A Two-Stage Framework for Deep One-Class Classification
While end-to-end learning has demonstrated success in many machine learning problems, including deep learning algorithm designs, such an approach for deep one-class classifiers often suffer from degeneration in which the model outputs the same results regardless of the input.

To combat this, we apply a two stage framework. In the first stage, the model learns deep representations with self-supervision. In the second stage, we adopt one-class classification algorithms, such as OC-SVM or kernel density estimator, using the learned representations from the first stage. This 2-stage algorithm is not only robust to degeneration, but also enables one to build more accurate one-class classifiers. Furthermore, the framework is not limited to specific representation learning and one-class classification algorithms — that is, one can easily plug-and-play different algorithms, which is useful if any advanced approaches are developed.

A deep neural network is trained to generate the representations of input images via self-supervision. We then train one-class classifiers on the learned representations.
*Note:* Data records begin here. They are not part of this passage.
This is an optimization exercise on Yosys and OpenROAD, whose aim is small area, not a production implementation. The RTL was checked by simulation tests, not by an equivalence proof against the original design. No activity file was given, so power comes from the tool's default toggle rates.

==> flow/design.v (excerpt) <==
module lane_cur (
    input                    clk,
    input                    rst,
    input                    start,
    input                    run,
    input                    three,
    input                    svm,
    input                    inv_a,
    input                    inv_b,
    input             [11:0] code_a,
    input             [11:0] code_b,
    input             [11:0] offs_a,
    input             [11:0] offs_b,
    input  signed     [17:0] iref_a,
    input  signed     [17:0] iref_b,
    input             [15:0] kpc,
    input             [15:0] kic,
    input             [14:0] vlim,
    input             [16:0] period,
    input             [11:0] minon,
    input             [11:0] minoff,
    output                   done,
    output signed     [15:0] v_a,
    output signed     [15:0] v_b,
    output signed     [15:0] v_c,
    output            [16:0] w_a,
    output            [16:0] w_b,
    output            [16:0] w_c
);
clock: 12.0 ns
lec_check: 0
cap_margin: 20
core_margin: 2
core_utilization: 40
slew_margin: 20
standard.sh (not shown) runs the stock make flow with config.mk's settings and CLKGATE_MAP_FILE= SYNTH_SCRIPT=/design/flow/synth_recipe.tcl, a recipe that flattens the netlist after the stock synthesis.
==> flow/flow/run.sh <==
#!/bin/bash
# Layout flow: the standard flow (standard.sh) with two changes.
#  1. Port buffers use the smallest buffer cell (buffer_ports -buffer_cell).
#  2. After the standard synthesis, the combinational logic is re-mapped for
#     area (flow/reopt.sh); registers keep their names and cell types, and the
#     new netlist is proven equal to the standard one before it is used.
set -u
export BUFFER_PORTS_ARGS="-buffer_cell sky130_fd_sc_hd__buf_1"
bash standard.sh synth > standard_synth.log 2>&1 || exit 1
R=orfs/results/sky130hd/lane_cur/base
LIB=$FLOW_HOME/platforms/sky130hd/lib/sky130_fd_sc_hd__tt_025C_1v80.lib
cp $R/1_2_yosys.v 1_2_yosys_standard.v
if bash flow/reopt.sh "$PWD/1_2_yosys_standard.v" "$PWD/1_2_yosys_reopt.v" "$LIB" flow/dontuse.txt "$PWD" > reopt.log 2>&1; then
  cp 1_2_yosys_reopt.v $R/1_2_yosys.v
  rm -f $R/1_synth.odb $R/1_synth.sdc
  echo "reopt: using the re-mapped netlist" >> reopt.log
else
  echo "reopt: failed, keeping the standard netlist" >> reopt.log
fi
bash standard.sh finish > standard.log 2>&1
==> flow/flow/reopt.sh <==
#!/bin/bash
# Re-map the combinational logic of the standard synthesis netlist for area.
# Registers, full adders and tie cells are kept as they are (same
# instances, names and cell types); everything else is flattened to its
# library function and mapped again by ABC with an area script.
# usage: reopt.sh IN.v OUT.v LIB DONT_USE_LIST WORKDIR
set -e
IN=$1; OUT=$2; LIB=$3; DU=$4; W=$5
KEEP=$(grep -o "sky130_fd_sc_hd__[a-z0-9_]*" $IN | sort -u | grep -E "__(dfxtp|edfxtp|dfxbp|edfxbp|dfrtp|dfstp|dfbbp|sdf|sedf|dl|fa|conb)" | tr '\n' ' ')
DUARGS=""
for c in $(cat $DU); do DUARGS="$DUARGS -dont_use $c"; done
cat > $W/reopt_abc.script <<EOS
strash
dch -f
map -a
mfs2
strash
dch -f
map -a
mfs2
strash
dch -f
map -a
topo
dnsize
EOS
cat > $W/reopt.ys <<EOS
read_liberty -ignore_miss_func $LIB
read_verilog $IN
hierarchy -top lane_cur
setattr -mod -set keep_hierarchy 1 $KEEP
flatten
opt_clean -purge
abc -liberty $LIB -script $W/reopt_abc.script $DUARGS
opt_clean -purge
hilomap -singleton -hicell sky130_fd_sc_hd__conb_1 HI -locell sky130_fd_sc_hd__conb_1 LO
insbuf -buf sky130_fd_sc_hd__buf_4 A X
splitnets
opt_clean -purge
select -module lane_cur
write_verilog -noattr -nohex -nodec -selected $OUT
EOS
yosys -p "script $W/reopt.ys" > $W/reopt_yosys.log 2>&1
# Prove the new netlist equal to the standard one (registers paired by name).
cat > $W/reopt_eq.ys <<EOS
read_liberty -ignore_miss_func $LIB
read_verilog $IN
rename lane_cur gold
read_verilog $OUT
rename lane_cur gate
setattr -mod -unset top gold gate
flatten
opt_clean
equiv_make gold gate equiv
hierarchy -top equiv
equiv_simple -seq 2
equiv_induct
equiv_status -assert
EOS
yosys -p "script $W/reopt_eq.ys" > $W/reopt_eq.log 2>&1
Other scripts of this flow, unchanged in this note and not shown: flow/flow/dontuse.txt
==> next run, changes <==
--- a/flow/flow/reopt.sh
+++ b/flow/flow/reopt.sh
@@ -12,2 +12,22 @@
 cat > $W/reopt_abc.script <<EOS
+strash
+dch -f
+map -a
+mfs2
+strash
+dch -f
+map -a
+mfs2
+strash
+dch -f
+map -a
+mfs2
+strash
+dch -f
+map -a
+mfs2
+strash
+dch -f
+map -a
+mfs2
 strash
After rerunning:
- power came out lower by 4.7%
- combinational power falls by about 8%
- flip-flop and latch count stays the same
- clock power went up by about 2%
- routed wire length is lower by 2.2%
- cell count drops by 2.6%
This design comes from an exercise in tuning for small area and a short achievable clock period on the open sky130 flow, not from production work. The RTL was checked by simulation tests, not by an equivalence proof against the original design.

$ cat flow/constraint.sdc
create_clock -name core_clock -period 12.0 [get_ports {clk}]
set_input_delay 2.4000 -clock core_clock [delete_from_list [all_inputs] [get_ports {clk}]]
set_output_delay 2.4000 -clock core_clock [all_outputs]
set_load 0.01 [all_outputs]
$ cat flow/run.sh
#!/bin/bash
# synth_recipe.tcl (not shown) runs the flow's synth.tcl, then flattens the netlist and writes it again
# the make line also repeats each setting of config.mk as NAME=value (left out here)
make -C /OpenROAD-flow-scripts/flow DESIGN_CONFIG=/design/flow/config.mk WORK_HOME=/design/flow/orfs CLKGATE_MAP_FILE= SYNTH_SCRIPT=/design/flow/synth_recipe.tcl finish
$ cat flow/config.mk
export PLATFORM = sky130hd
export DESIGN_NAME = fehel_flit_rx
export DESIGN_NICKNAME = fehel_flit_rx
export VERILOG_FILES = /design/flow/design.v
export SDC_FILE = /design/flow/constraint.sdc
export NUM_CORES = 4
export LEC_CHECK = 0
export CAP_MARGIN = 20
export CORE_MARGIN = 2
export CORE_UTILIZATION = 40
export SLEW_MARGIN = 20
$ cat flow/design.v
module fehel_flit_rx (
    input  wire        clk,
    input  wire        rst,
    input  wire        in_valid,
    input  wire [63:0] in_data,
    output reg         res_valid,
    output reg         res_crc_ok,
    output reg         res_ctrl,
    output reg  [3:0]  res_err,        
    output reg  [4:0]  res_msgs,
    output reg  [19:0] res_vc_slots,   
    output reg  [11:0] res_fseq,
    output reg  [11:0] res_fack
);
    localparam [63:0] CRC_POLY_REFL = 64'hC96C_5795_D787_0F42;
    function [63:0] crc64_step;
        input [63:0] crc_in;
        input [63:0] data;
        integer i;
        reg [63:0] c;
        begin
            c = crc_in;
            for (i = 0; i < 64; i = i + 1) begin
                if (c[0] ^ data[i])
                    c = (c >> 1) ^ CRC_POLY_REFL;
                else
                    c = c >> 1;
            end
            crc64_step = c;
        end
    endfunction
    function op_known;
        input [7:0] op;
        begin
            case (op)
                8'h00, 8'h01, 8'h02, 8'h03, 8'h04, 8'h05,
                8'h10, 8'h11, 8'h12, 8'h13, 8'h14, 8'h1F,
                8'h20, 8'h21, 8'h22, 8'h23, 8'h24, 8'h25, 8'h2F,
                8'h30, 8'h31, 8'h32, 8'h33,
                8'h40, 8'h41, 8'h4F: op_known = 1'b1;
                default:             op_known = 1'b0;
            endcase
        end
    endfunction
    function len_ok;
        input [7:0] op;
        input [4:0] len;
        begin
            case (op)
                8'h10, 8'h21, 8'h30: len_ok = (len == 5'd4);
                8'h11, 8'h40:        len_ok = (len == 5'd16);
                8'h12:               len_ok = (len >= 5'd1) && (len <= 5'd16);
                8'h22:               len_ok = (len == 5'd5);
                8'h25, 8'h33:        len_ok = (len <= 5'd16);
                8'h32:               len_ok = (len == 5'd0) || (len == 5'd4);
                default:             len_ok = (len == 5'd0);
            endcase
        end
    endfunction
    reg  [5:0]  beat;
    reg  [63:0] crc;
    reg  [3:0]  ftype;
    reg  [11:0] fseq;
    reg  [11:0] fack;
    reg         walking;       
    reg  [4:0]  rem;           
    reg         cur_counted;   
    reg  [1:0]  cur_vc;
    reg         cont_err;
    reg         opcode_err;
    reg         len_err;
    reg  [4:0]  msgs;
    reg  [4:0]  vc_cnt [0:3];
    reg  [4:0]  carry;
    reg  [1:0]  carry_vc;
    wire [63:0] crc_start = (beat == 6'd0) ? 64'hFFFF_FFFF_FFFF_FFFF : crc;
    wire [63:0] crc_next  = crc64_step(crc_start, in_data);
    wire        crc_good  = ((crc ^ 64'hFFFF_FFFF_FFFF_FFFF) == in_data);
    wire [7:0]  slot_op   = in_data[7:0];
    wire [4:0]  slot_len  = in_data[12:8];
    wire        slot_beat = beat[0] && (beat != 6'd63);
    wire        ftype_err = (ftype > 4'd1);
    wire        any_err   = ftype_err | cont_err | opcode_err | len_err;
    integer v;
    always @(posedge clk) begin
        if (rst) begin
            beat      <= 6'd0;
            carry     <= 5'd0;
            carry_vc  <= 2'd0;
            res_valid <= 1'b0;
        end else begin
            res_valid <= 1'b0;
            if (in_valid) begin
                beat <= beat + 6'd1;
                if (beat != 6'd63)
                    crc <= crc_next;
                if (beat == 6'd0) begin
                    ftype       <= in_data[63:60];
                    fseq        <= in_data[59:48];
                    fack        <= in_data[47:36];
                    msgs        <= 5'd0;
                    for (v = 0; v < 4; v = v + 1)
                        vc_cnt[v] <= 5'd0;
                    opcode_err  <= 1'b0;
                    len_err     <= 1'b0;
                    cur_vc      <= carry_vc;
                    if (in_data[63:60] == 4'h0) begin
                        walking     <= 1'b1;
                        rem         <= in_data[35:31];
                        cont_err    <= (in_data[35:31] != carry);
                        cur_counted <= (in_data[35:31] == carry);
                    end else begin
                        walking     <= 1'b0;
                        rem         <= 5'd0;
                        cont_err    <= 1'b0;
                        cur_counted <= 1'b0;
                    end
                end else if (slot_beat && walking) begin
                    if (rem != 5'd0) begin
                        rem <= rem - 5'd1;
                        if (cur_counted)
                            vc_cnt[cur_vc] <= vc_cnt[cur_vc] + 5'd1;
                    end else if (!op_known(slot_op)) begin
                        opcode_err <= 1'b1;
                        walking    <= 1'b0;
                    end else if (!len_ok(slot_op, slot_len)) begin
                        len_err    <= 1'b1;
                        walking    <= 1'b0;
                    end else begin
                        rem <= slot_len;
                        if (slot_op != 8'h00)
                            msgs <= msgs + 5'd1;
                        if (slot_op[7:4] != 4'h0) begin
                            cur_vc      <= slot_op[5:4] - 2'd1;
                            cur_counted <= 1'b1;
                            vc_cnt[slot_op[5:4] - 2'd1] <= vc_cnt[slot_op[5:4] - 2'd1] + 5'd1;
                        end else begin
                            cur_counted <= 1'b0;
                        end
                    end
                end else if (beat == 6'd63) begin
                    res_valid    <= 1'b1;
                    res_crc_ok   <= crc_good;
                    res_ctrl     <= (ftype == 4'h1);
                    res_err      <= {len_err, opcode_err, cont_err, ftype_err};
                    res_msgs     <= msgs;
                    res_vc_slots <= {vc_cnt[3], vc_cnt[2], vc_cnt[1], vc_cnt[0]};
                    res_fseq     <= fseq;
                    res_fack     <= fack;
                    if (crc_good) begin
                        if (any_err) begin
                            carry    <= 5'd0;
                            carry_vc <= 2'd0;
                        end else if (ftype == 4'h0) begin
                            carry    <= rem;
                            carry_vc <= cur_vc;
                        end
                    end
                end
            end
        end
    end
endmodule
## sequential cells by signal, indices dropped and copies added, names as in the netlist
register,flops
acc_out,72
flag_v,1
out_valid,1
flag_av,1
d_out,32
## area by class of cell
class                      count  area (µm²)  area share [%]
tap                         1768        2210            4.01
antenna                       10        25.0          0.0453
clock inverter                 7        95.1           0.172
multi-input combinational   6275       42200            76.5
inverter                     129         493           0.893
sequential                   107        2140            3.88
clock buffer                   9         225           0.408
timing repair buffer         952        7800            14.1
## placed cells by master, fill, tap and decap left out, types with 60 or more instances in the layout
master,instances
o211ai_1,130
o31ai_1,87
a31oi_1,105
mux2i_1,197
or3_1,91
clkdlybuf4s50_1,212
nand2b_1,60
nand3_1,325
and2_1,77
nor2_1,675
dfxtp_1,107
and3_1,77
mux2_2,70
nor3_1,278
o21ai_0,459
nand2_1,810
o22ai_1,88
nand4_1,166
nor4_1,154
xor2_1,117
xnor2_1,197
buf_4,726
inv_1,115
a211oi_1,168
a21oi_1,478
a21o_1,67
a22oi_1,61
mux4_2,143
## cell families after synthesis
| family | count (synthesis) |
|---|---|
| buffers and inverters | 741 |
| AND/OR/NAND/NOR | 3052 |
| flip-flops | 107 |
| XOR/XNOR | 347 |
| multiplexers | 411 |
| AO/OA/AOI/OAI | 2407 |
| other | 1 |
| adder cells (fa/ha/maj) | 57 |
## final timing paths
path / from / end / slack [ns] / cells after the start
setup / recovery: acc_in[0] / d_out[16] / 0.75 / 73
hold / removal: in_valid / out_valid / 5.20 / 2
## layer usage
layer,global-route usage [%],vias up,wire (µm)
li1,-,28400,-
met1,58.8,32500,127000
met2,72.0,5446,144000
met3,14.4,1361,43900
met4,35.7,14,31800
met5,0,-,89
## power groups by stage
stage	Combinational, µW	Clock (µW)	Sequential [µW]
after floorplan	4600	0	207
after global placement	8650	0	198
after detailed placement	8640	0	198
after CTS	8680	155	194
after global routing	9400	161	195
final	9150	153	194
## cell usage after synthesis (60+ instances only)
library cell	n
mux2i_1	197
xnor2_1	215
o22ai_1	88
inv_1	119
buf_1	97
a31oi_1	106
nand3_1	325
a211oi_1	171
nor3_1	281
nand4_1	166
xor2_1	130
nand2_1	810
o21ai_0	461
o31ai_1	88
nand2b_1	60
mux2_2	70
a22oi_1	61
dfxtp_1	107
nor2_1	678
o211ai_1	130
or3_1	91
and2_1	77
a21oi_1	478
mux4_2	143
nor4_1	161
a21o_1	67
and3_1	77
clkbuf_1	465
What follows belongs to an exercise in optimizing a design on an open flow for small area, a short achievable clock period and few clock cycles per item; a production flow would make more cautious choices.
For this run, only the layout was checked, not whether the RTL still works.
Power is estimated from default activity; no workload was simulated.

--- design/flow/design.v ---
module mf_thresh #(
    parameter T = 8
) (
    input  wire               clk,
    input  wire               rst,           
    input  wire               in_valid,
    output wire               in_ready,
    input  wire               in_kind,       
    input  wire        [15:0] in_chan,
    input  wire signed [31:0] in_value,
    input  wire        [7:0]  in_flags,      
    input  wire        [15:0] in_tout,       
    input  wire        [15:0] in_tag,
    input  wire        [2:0]  in_thr,
    input  wire        [2:0]  in_field,      
    input  wire        [31:0] in_data,
    output wire               rep_valid,
    input  wire               rep_ready,
    output reg         [2:0]  rep_thr,
    output reg         [1:0]  rep_old,
    output reg         [1:0]  rep_new,
    output reg  signed [31:0] rep_value,
    output reg         [15:0] rep_tag
);
    localparam [1:0] UNKNOWN = 2'd0, BELOW = 2'd1, INSIDE = 2'd2, ABOVE = 2'd3;
    localparam [15:0] NONE = 16'hFFFF;
    integer t;
    reg        [15:0] chan  [0:T-1];
    reg signed [31:0] upper [0:T-1];
    reg signed [31:0] lower [0:T-1];
    reg        [31:0] hyst  [0:T-1];
    reg        [15:0] dwell [0:T-1];
    reg        [1:0]  zone  [0:T-1];
    reg        [1:0]  cand  [0:T-1];
    reg        [15:0] rem   [0:T-1];
    reg        [15:0] tl    [0:T-1];
    reg  rdy;
    assign in_ready = rdy;
    wire acc  = in_valid & rdy;
    wire accw = acc & in_kind;
    reg [T-1:0] in_m;
    always @* begin
        for (t = 0; t < T; t = t + 1)
            in_m[t] = (chan[t] != NONE) && (chan[t] == in_chan);
    end
    reg               s1v, s1k, s1clr, s1skip;
    reg        [T-1:0] s1m;
    reg signed [31:0] s1val;
    reg        [15:0] s1tout, s1tag;
    reg               s2v, s2k, s2clr, s2skip;
    reg        [T-1:0] s2m, s2gtu, s2ltl, s2hu, s2hl, s2ne;
    reg signed [31:0] s2val;
    reg        [15:0] s2tout, s2tag;
    reg               rv;
    reg        [T-1:0] gf;
    reg        [1:0]  gold [0:T-1];
    reg        [1:0]  gnew [0:T-1];
    assign rep_valid = rv;
    reg               sact, srun;
    reg        [2:0]  sidx;
    reg        [3:0]  scnt;
    reg        [15:0] sq, sr, sp;
    reg               ssat;
    reg [T-1:0] c_gtu, c_ltl, c_hu, c_hl, c_ne;
    reg signed [32:0] du, dl;
    always @* begin
        for (t = 0; t < T; t = t + 1) begin
            du = {upper[t][31], upper[t]} - {s1val[31], s1val};    
            dl = {s1val[31], s1val} - {lower[t][31], lower[t]};    
            c_gtu[t] = du[32];
            c_ltl[t] = dl[32];
            c_hu[t]  = du[31:0] <= hyst[t];
            c_hl[t]  = dl[31:0] <= hyst[t];
            if (s2v && !s2k && s2m[t] && !s2skip)
                c_ne[t] = s1m[t] && !s1skip && (s2tout != s1tout);
            else
                c_ne[t] = s1m[t] && !s1skip && (tl[t] != s1tout) && (rem[t] != 16'd0);
        end
    end
    wire        s2go = s2v & (s2k | (~rv & ~|s2ne));
    wire        s1go = ~s2v | s2go;
    wire [2:0]  w_thr   = s2tag[2:0];
    wire [2:0]  w_field = s2tag[5:3];
    reg [T-1:0] fire, upd;
    reg [1:0]   z0 [0:T-1];
    reg [1:0]   cc [0:T-1];
    reg [1:0]   n_zone [0:T-1];
    reg [1:0]   n_cand [0:T-1];
    reg [15:0]  n_rem  [0:T-1];
    reg [1:0]   cd0;
    reg [15:0]  r0, rs;
    reg [16:0]  dd;
    reg         proc, same, cont, ok, wt;
    always @* begin
        for (t = 0; t < T; t = t + 1) begin
            z0[t] = s2clr ? UNKNOWN : zone[t];
            cd0   = s2clr ? UNKNOWN : cand[t];
            r0    = s2clr ? 16'd0 : rem[t];
            proc  = !s2skip;
            if (s2gtu[t])                       cc[t] = ABOVE;
            else if (s2ltl[t])                  cc[t] = BELOW;
            else if (z0[t] == ABOVE && s2hu[t]) cc[t] = ABOVE;
            else if (z0[t] == BELOW && s2hl[t]) cc[t] = BELOW;
            else                                cc[t] = INSIDE;
            same = cc[t] == z0[t];
            cont = (cc[t] == cd0) && (r0 != 16'd0);
            rs   = cont ? r0 : dwell[t];
            dd   = {1'b0, rs} - {1'b0, s2tout};
            ok   = dd[16] || (dd[15:0] == 16'd0);           
            fire[t] = s2v && !s2k && s2m[t] && proc && !same && ok;
            wt   = s2k && (w_thr == t) && (w_field <= 3'd4);
            upd[t] = s2v && ((!s2k && s2m[t]) || wt);
            if (s2k) begin
                n_zone[t] = (w_field == 3'd0) ? UNKNOWN : zone[t];
                n_cand[t] = (w_field == 3'd0) ? UNKNOWN : cand[t];
                n_rem[t]  = 16'd0;
            end else if (!proc) begin
                n_zone[t] = z0[t];
                n_cand[t] = cd0;
                n_rem[t]  = r0;
            end else begin
                n_zone[t] = (!same && ok) ? cc[t] : z0[t];
                n_cand[t] = cc[t];
                n_rem[t]  = (same || ok) ? 16'd0 : dd[15:0];
            end
        end
    end
    wire [T-1:0] ff  = fire & (~fire + 1'b1);
    wire [T-1:0] gff = gf & (~gf + 1'b1);
    reg  [2:0]   ff_thr, gff_thr;
    reg  [1:0]   ff_old, ff_new, gff_old, gff_new;
    always @* begin
        ff_thr = 3'd0; ff_old = 2'd0; ff_new = 2'd0;
        gff_thr = 3'd0; gff_old = 2'd0; gff_new = 2'd0;
        for (t = 0; t < T; t = t + 1) begin
            if (ff[t]) begin
                ff_thr = ff_thr | t[2:0];
                ff_old = ff_old | z0[t];
                ff_new = ff_new | cc[t];
            end
            if (gff[t]) begin
                gff_thr = gff_thr | t[2:0];
                gff_old = gff_old | gold[t];
                gff_new = gff_new | gnew[t];
            end
        end
    end
    reg  [T-1:0] s_low;
    always @* s_low = s2ne & (~s2ne + 1'b1);
    reg  [15:0] s_dw, s_rem, s_tl;
    always @* begin
        s_dw = dwell[sidx]; s_rem = rem[sidx]; s_tl = tl[sidx];
    end
    wire [16:0] s_r2  = {sr, sq[15]};
    wire        s_ge  = s_r2 >= {1'b0, s_tl};
    wire [16:0] s_r2m = s_r2 - {1'b0, s_tl};
    wire [17:0] s_p2  = {1'b0, sp, 1'b0} + (s_ge ? {2'b00, s2tout} : 18'd0);
    wire        s_fin = srun && scnt == 4'd15;
    wire        s_big = ssat || s_p2[17:16] != 2'd0;
    wire [16:0] s_left = {1'b0, s_dw} - {1'b0, s_p2[15:0]};
    wire [15:0] s_res = (s_big || s_left[16] || s_left[15:0] == 16'd0) ? 16'd1 : s_left[15:0];
    wire        s_need = (s_rem != 16'd0) && (s_tl != s2tout);
    wire        s1v_n = acc | (s1v & ~s1go);
    wire        s2v_n = s1go ? s1v : s2v;
    wire        s2k_n = s1go ? s1k : s2k;
    reg [T-1:0] s2ne_n;
    reg         rv_n;
    always @* begin
        s2ne_n = s2ne;
        if (s1go) s2ne_n = s1v ? c_ne : {T{1'b0}};
        else if (sact && !srun && !s_need) s2ne_n = s2ne & ~(8'd1 << sidx);
        else if (s_fin) s2ne_n = s2ne & ~(8'd1 << sidx);
        rv_n = rv;
        if (s2go && !s2k && |fire) rv_n = 1'b1;
        else if (rv && rep_ready && gf == {T{1'b0}}) rv_n = 1'b0;
    end
    always @(posedge clk) begin
        if (rst) begin
            rdy  <= 1'b1;
            s1v  <= 1'b0;
            s2v  <= 1'b0;
            s2ne <= {T{1'b0}};
            rv   <= 1'b0;
            gf   <= {T{1'b0}};
            sact <= 1'b0;
            srun <= 1'b0;
            for (t = 0; t < T; t = t + 1) begin
                chan[t]  <= NONE;
                upper[t] <= 32'sh7FFFFFFF;
                lower[t] <= 32'sh80000000;
                hyst[t]  <= 32'd0;
                dwell[t] <= 16'd0;
                zone[t]  <= UNKNOWN;
                cand[t]  <= UNKNOWN;
                rem[t]   <= 16'd0;
            end
        end else begin
            rdy <= ~s1v_n | ~s2v_n | s2k_n | (~rv_n & ~|s2ne_n);
            if (accw) begin
                for (t = 0; t < T; t = t + 1) begin
                    if (in_thr == t) begin
                        case (in_field)
                            3'd0: chan[t]  <= in_data[15:0];
                            3'd1: upper[t] <= in_data;
                            3'd2: lower[t] <= in_data;
                            3'd3: hyst[t]  <= in_data;
                            default: ;
                        endcase
                    end
                end
            end
            s1v <= s1v_n;
            if (acc) begin
                s1k    <= in_kind;
                s1m    <= in_kind ? {T{1'b0}} : in_m;
                s1clr  <= in_flags[7];
                s1skip <= in_flags[0] | in_flags[1];
                s1val  <= in_kind ? in_data : in_value;
                s1tout <= in_tout;
                s1tag  <= in_kind ? {10'd0, in_field, in_thr} : in_tag;
            end
            s2v  <= s2v_n;
            s2ne <= s2ne_n;
            if (s1go) begin
                s2k    <= s1k;
                s2m    <= s1m;
                s2clr  <= s1clr;
                s2skip <= s1skip;
                s2val  <= s1val;
                s2tout <= s1tout;
                s2tag  <= s1tag;
                s2gtu  <= c_gtu;
                s2ltl  <= c_ltl;
                s2hu   <= c_hu;
                s2hl   <= c_hl;
            end
            if (s2go) begin
                for (t = 0; t < T; t = t + 1) begin
                    if (upd[t]) begin
                        zone[t] <= n_zone[t];
                        cand[t] <= n_cand[t];
                        rem[t]  <= n_rem[t];
                        if (!s2k && !s2skip) tl[t] <= s2tout;
                    end
                    if (s2k && w_thr == t && w_field == 3'd4)
                        dwell[t] <= s2val[15:0];
                end
            end
            rv <= rv_n;
            if (s2go && !s2k && |fire) begin
                rep_thr   <= ff_thr;
                rep_old   <= ff_old;
                rep_new   <= ff_new;
                rep_value <= s2val;
                rep_tag   <= s2tag;
                gf        <= fire & ~ff;
                for (t = 0; t < T; t = t + 1) begin
                    gold[t] <= z0[t];
                    gnew[t] <= cc[t];
                end
            end else if (rv && rep_ready && gf != {T{1'b0}}) begin
                rep_thr <= gff_thr;
                rep_old <= gff_old;
                rep_new <= gff_new;
                gf      <= gf & ~gff;
            end
            if (!sact) begin
                if (s2v && !s2k && s2ne != {T{1'b0}}) begin
                    sact <= 1'b1;
                    for (t = T - 1; t >= 0; t = t - 1)
                        if (s_low[t]) sidx <= t[2:0];
                end
            end else if (!srun) begin
                if (s_need) begin
                    srun <= 1'b1;
                    scnt <= 4'd0;
                    sq   <= s_dw - s_rem;
                    sr   <= 16'd0;
                    sp   <= 16'd0;
                    ssat <= 1'b0;
                end else
                    sact <= 1'b0;
            end else begin
                scnt <= scnt + 4'd1;
                sq   <= {sq[14:0], 1'b0};
                sr   <= s_ge ? s_r2m[15:0] : s_r2[15:0];
                sp   <= s_p2[15:0];
                ssat <= s_big;
                if (s_fin) begin
                    srun <= 1'b0;
                    sact <= 1'b0;
                    rem[sidx] <= s_res;
                    tl[sidx]  <= s2tout;
                end
            end
        end
    end
endmodule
Semantic Anomaly Detection
We test the efficacy of our 2-stage framework for anomaly detection by experimenting with two representative self-supervised representation learning algorithms, rotation prediction and contrastive learning.

Rotation prediction refers to a model’s ability to predict the rotated angles of an input image. Due to its promising performance in other computer vision applications, the end-to-end trained rotation prediction network has been widely adopted for one-class classification research. The existing approach typically reuses the built-in rotation prediction classifier for learning representations to conduct anomaly detection, which is suboptimal because those built-in classifiers are not trained for one-class classification.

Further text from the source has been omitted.